↓

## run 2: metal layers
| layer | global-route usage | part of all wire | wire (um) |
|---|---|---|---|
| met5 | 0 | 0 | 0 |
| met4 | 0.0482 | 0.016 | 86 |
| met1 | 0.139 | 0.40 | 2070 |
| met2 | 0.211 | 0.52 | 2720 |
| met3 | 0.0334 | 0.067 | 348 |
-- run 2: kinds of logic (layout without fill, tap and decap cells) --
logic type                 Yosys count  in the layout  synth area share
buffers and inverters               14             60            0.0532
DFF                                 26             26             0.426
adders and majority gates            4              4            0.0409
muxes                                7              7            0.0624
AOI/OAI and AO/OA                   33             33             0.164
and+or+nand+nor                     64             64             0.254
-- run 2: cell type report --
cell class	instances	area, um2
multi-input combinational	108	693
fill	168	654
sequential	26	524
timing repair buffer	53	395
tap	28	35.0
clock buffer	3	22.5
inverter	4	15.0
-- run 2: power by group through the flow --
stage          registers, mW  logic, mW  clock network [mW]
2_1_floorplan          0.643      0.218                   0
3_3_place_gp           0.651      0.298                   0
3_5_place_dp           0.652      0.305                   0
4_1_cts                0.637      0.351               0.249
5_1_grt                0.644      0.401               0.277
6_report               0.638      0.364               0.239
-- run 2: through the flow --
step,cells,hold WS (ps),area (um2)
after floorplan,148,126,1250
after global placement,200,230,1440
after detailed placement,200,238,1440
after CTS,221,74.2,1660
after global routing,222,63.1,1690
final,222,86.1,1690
===== src/rtl/tpu_pkg.sv =====
// Shared types and default timing constants for the TPU pass sequencer.
package tpu_pkg;

    // Sequencer states; encodings are fixed so they can be matched in traces.
    typedef enum logic [2:0] {
        IDLE   = 3'd0,
        WAIT_W = 3'd1,
        POP_W  = 3'd2,
        RELOAD = 3'd3,
        STREAM = 3'd4,
        DRAIN  = 3'd5,
        DONE   = 3'd6
    } state_t;

    // Cycles from an address issue to the matching result row.
    localparam int RESULT_LATENCY_DEF = 24;
    // Cycles the weight-reload strobe is held for one tile.
    localparam int WLOAD_CYCLES_DEF   = 8;

endpackage


===== src/rtl/tpu_sequencer_if.sv =====
// Host / datapath signal bundle of the TPU pass sequencer.
interface tpu_sequencer_if #(
    parameter int ADDRESSSIZE = 10,
    parameter int MATRIX_SIZE = 8
);
    logic                           start;
    logic [ADDRESSSIZE-1:0]         base_addr;
    logic [$clog2(MATRIX_SIZE):0]   num_rows;
    logic                           fifo_empty;
    logic                           fifo_read_enable;
    logic                           we_rl;
    logic [ADDRESSSIZE-1:0]         ub_addr;
    logic                           ub_addr_valid;
    logic                           result_valid;
    logic [$clog2(MATRIX_SIZE)-1:0] result_index;
    logic                           busy;
    logic                           end_;

    // Host side: issues passes and reports FIFO state.
    modport master (
        output start, base_addr, num_rows, fifo_empty,
        input  fifo_read_enable, we_rl, ub_addr, ub_addr_valid,
               result_valid, result_index, busy, end_
    );

    // Sequencer side.
    modport slave (
        input  start, base_addr, num_rows, fifo_empty,
        output fifo_read_enable, we_rl, ub_addr, ub_addr_valid,
               result_valid, result_index, busy, end_
    );
endinterface


===== src/rtl/tpu_sequencer_delay.sv =====
// Fixed-depth 1-bit delay line tracking which cycles carry live result rows.
module valid_delay_line #(
    parameter int DEPTH = 24
) (
    input  logic clk,
    input  logic rst,
    input  logic i_din,
    output logic o_dout
);
    logic [DEPTH-1:0] r_taps;

    // Shift the issue-valid flag one stage per cycle; reset flushes all in-flight rows.
    always_ff @(posedge clk) begin
        if (rst) begin
            r_taps <= '0;
        end else begin
            r_taps[0] <= i_din;
            for (int k = 1; k < DEPTH; k++) begin
                r_taps[k] <= r_taps[k-1];
            end
        end
    end

    assign o_dout = r_taps[DEPTH-1];
endmodule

↑

## Your instructions
Each record above must be output without any alteration.

## Answer box
## run 2: metal layers
| layer | global-route usage | part of all wire | wire (um) |
|---|---|---|---|
| met5 | 0 | 0 | 0 |
| met4 | 0.0482 | 0.016 | 86 |
| met1 | 0.139 | 0.40 | 2070 |
| met2 | 0.211 | 0.52 | 2720 |
| met3 | 0.0334 | 0.067 | 348 |
-- run 2: kinds of logic (layout without fill, tap and decap cells) --
logic type                 Yosys count  in the layout  synth area share
buffers and inverters               14             60            0.0532
DFF                                 26             26             0.426
adders and majority gates            4              4            0.0409
muxes                                7              7            0.0624
AOI/OAI and AO/OA                   33             33             0.164
and+or+nand+nor                     64             64             0.254
-- run 2: cell type report --
cell class	instances	area, um2
multi-input combinational	108	693
fill	168	654
sequential	26	524
timing repair buffer	53	395
tap	28	35.0
clock buffer	3	22.5
inverter	4	15.0
-- run 2: power by group through the flow --
stage          registers, mW  logic, mW  clock network [mW]
2_1_floorplan          0.643      0.218                   0
3_3_place_gp           0.651      0.298                   0
3_5_place_dp           0.652      0.305                   0
4_1_cts                0.637      0.351               0.249
5_1_grt                0.644      0.401               0.277
6_report               0.638      0.364               0.239
-- run 2: through the flow --
step,cells,hold WS (ps),area (um2)
after floorplan,148,126,1250
after global placement,200,230,1440
after detailed placement,200,238,1440
after CTS,221,74.2,1660
after global routing,222,63.1,1690
final,222,86.1,1690
===== src/rtl/tpu_pkg.sv =====
// Shared types and default timing constants for the TPU pass sequencer.
package tpu_pkg;

    // Sequencer states; encodings are fixed so they can be matched in traces.
    typedef enum logic [2:0] {
        IDLE   = 3'd0,
        WAIT_W = 3'd1,
        POP_W  = 3'd2,
        RELOAD = 3'd3,
        STREAM = 3'd4,
        DRAIN  = 3'd5,
        DONE   = 3'd6
    } state_t;

    // Cycles from an address issue to the matching result row.
    localparam int RESULT_LATENCY_DEF = 24;
    // Cycles the weight-reload strobe is held for one tile.
    localparam int WLOAD_CYCLES_DEF   = 8;

endpackage


===== src/rtl/tpu_sequencer_if.sv =====
// Host / datapath signal bundle of the TPU pass sequencer.
interface tpu_sequencer_if #(
    parameter int ADDRESSSIZE = 10,
    parameter int MATRIX_SIZE = 8
);
    logic                           start;
    logic [ADDRESSSIZE-1:0]         base_addr;
    logic [$clog2(MATRIX_SIZE):0]   num_rows;
    logic                           fifo_empty;
    logic                           fifo_read_enable;
    logic                           we_rl;
    logic [ADDRESSSIZE-1:0]         ub_addr;
    logic                           ub_addr_valid;
    logic                           result_valid;
    logic [$clog2(MATRIX_SIZE)-1:0] result_index;
    logic                           busy;
    logic                           end_;

    // Host side: issues passes and reports FIFO state.
    modport master (
        output start, base_addr, num_rows, fifo_empty,
        input  fifo_read_enable, we_rl, ub_addr, ub_addr_valid,
               result_valid, result_index, busy, end_
    );

    // Sequencer side.
    modport slave (
        input  start, base_addr, num_rows, fifo_empty,
        output fifo_read_enable, we_rl, ub_addr, ub_addr_valid,
               result_valid, result_index, busy, end_
    );
endinterface


===== src/rtl/tpu_sequencer_delay.sv =====
// Fixed-depth 1-bit delay line tracking which cycles carry live result rows.
module valid_delay_line #(
    parameter int DEPTH = 24
) (
    input  logic clk,
    input  logic rst,
    input  logic i_din,
    output logic o_dout
);
    logic [DEPTH-1:0] r_taps;

    // Shift the issue-valid flag one stage per cycle; reset flushes all in-flight rows.
    always_ff @(posedge clk) begin
        if (rst) begin
            r_taps <= '0;
        end else begin
            r_taps[0] <= i_din;
            for (int k = 1; k < DEPTH; k++) begin
                r_taps[k] <= r_taps[k-1];
            end
        end
    end

    assign o_dout = r_taps[DEPTH-1];
endmodule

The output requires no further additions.